J-PAS: forecast on the primordial power spectrum reconstruction
Guillermo Martínez-Somonte, Airam Marcos-Caballero, Enrique Martínez-González, Antonio L. Maroto, Miguel Quartin, Raul Abramo, Jailson Alcaniz, Narciso Benítez, Silvia Bonoli, Saulo Carneiro, Javier Cenarro, David Cristóbal-Hornillos, Simone Daflon, Renato Dupke, Alessandro Ederoclite, Rosa María González Delgado, Antonio Hernán-Caballero, Carlos Hernández-Monteagudo, Jifeng Liu, Carlos López-Sanjuán, Antonio Marín-Franch, Claudia Mendes de Oliveira, Mariano Moles, Fernando Roig, Laerte Sodré, Keith Taylor, Jesús Varela, Héctor Vázquez Ramió, José M. Vilchez, Javier Zaragoza-Cardiel
Comments 30 pages, 7 figures, 3 tables
详情
- Journal ref
- JCAP03(2026)058
We investigate the capability of the J-PAS survey to constrain the primordial power spectrum using a non-parametric Bayesian method. Specifically, we analyze simulated power spectra generated by a local oscillatory primordial feature template motivated by non-standard inflation.

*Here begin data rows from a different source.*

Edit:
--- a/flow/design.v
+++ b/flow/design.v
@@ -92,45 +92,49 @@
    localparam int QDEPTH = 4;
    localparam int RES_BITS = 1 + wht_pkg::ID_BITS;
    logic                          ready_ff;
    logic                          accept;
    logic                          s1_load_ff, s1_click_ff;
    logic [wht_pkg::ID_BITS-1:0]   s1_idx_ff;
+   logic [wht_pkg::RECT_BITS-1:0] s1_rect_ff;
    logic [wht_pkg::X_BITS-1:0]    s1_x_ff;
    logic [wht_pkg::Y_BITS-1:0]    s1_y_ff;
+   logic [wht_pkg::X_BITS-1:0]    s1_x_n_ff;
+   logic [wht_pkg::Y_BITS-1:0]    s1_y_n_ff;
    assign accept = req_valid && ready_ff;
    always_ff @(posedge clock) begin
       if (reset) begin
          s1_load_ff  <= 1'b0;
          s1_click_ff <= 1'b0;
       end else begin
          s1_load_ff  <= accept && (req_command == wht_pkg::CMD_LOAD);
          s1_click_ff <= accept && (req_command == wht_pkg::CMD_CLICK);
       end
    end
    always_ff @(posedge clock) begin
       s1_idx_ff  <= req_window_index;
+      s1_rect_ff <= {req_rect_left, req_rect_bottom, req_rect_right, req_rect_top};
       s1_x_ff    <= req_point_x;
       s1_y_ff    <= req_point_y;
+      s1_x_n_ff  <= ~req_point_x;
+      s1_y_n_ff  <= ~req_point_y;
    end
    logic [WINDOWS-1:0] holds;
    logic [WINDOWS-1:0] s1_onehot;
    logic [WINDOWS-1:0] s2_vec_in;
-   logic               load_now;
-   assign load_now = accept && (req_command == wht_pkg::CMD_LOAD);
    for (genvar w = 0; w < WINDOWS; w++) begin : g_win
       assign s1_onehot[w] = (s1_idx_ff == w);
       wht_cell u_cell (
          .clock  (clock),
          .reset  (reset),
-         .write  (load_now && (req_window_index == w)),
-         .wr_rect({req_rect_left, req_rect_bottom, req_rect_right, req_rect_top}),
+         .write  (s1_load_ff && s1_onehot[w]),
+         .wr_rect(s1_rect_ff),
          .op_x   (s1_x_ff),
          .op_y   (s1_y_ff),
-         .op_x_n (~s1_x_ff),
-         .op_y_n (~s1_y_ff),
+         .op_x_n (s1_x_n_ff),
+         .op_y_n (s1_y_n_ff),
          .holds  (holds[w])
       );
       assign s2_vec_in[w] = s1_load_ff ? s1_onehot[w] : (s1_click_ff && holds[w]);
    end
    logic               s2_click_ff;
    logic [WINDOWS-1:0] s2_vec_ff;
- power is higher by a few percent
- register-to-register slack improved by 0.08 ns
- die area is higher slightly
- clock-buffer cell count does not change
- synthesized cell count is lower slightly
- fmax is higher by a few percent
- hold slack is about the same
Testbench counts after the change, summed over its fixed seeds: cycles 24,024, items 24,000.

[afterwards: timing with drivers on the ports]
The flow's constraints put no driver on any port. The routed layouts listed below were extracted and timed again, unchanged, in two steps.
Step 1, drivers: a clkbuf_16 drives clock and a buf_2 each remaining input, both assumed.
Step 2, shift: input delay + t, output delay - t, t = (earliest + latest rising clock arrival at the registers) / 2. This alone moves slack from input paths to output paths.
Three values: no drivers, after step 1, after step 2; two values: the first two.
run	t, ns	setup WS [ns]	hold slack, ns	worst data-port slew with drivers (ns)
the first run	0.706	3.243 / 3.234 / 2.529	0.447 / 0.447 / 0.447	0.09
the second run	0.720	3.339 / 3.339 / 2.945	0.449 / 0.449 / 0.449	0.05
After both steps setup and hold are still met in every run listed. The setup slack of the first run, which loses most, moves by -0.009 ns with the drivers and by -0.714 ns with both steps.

The feature is placed within the range of scales where the signal-to-noise ratio is maximized, and we restrict the analysis to $k \in [0.02,0.2] \text{ h} \text{ Mpc}^{-1}$, set by the expected J-PAS coverage and the onset of non-linear effects. Each primordial power spectrum is reconstructed by linearly interpolating $N$ knots in the $\{\log k, \log P_{\mathcal{R}}(k)\}$ plane, which are sampled jointly with the cosmological parameters $\{H_0,Ω_b h^2, Ω_c h^2\}$ using PolyChord. To test the primordial features, we apply two statistical tools: the Bayes factor and a hypothesis test that localizes the scales where features are detected. We assess the recovery under different J-PAS specifications, including redshift binning, tracer type, survey area, and filter strategy. Our results show that combining redshift bins and tracers allows the detection of oscillatory features as small as 2\%.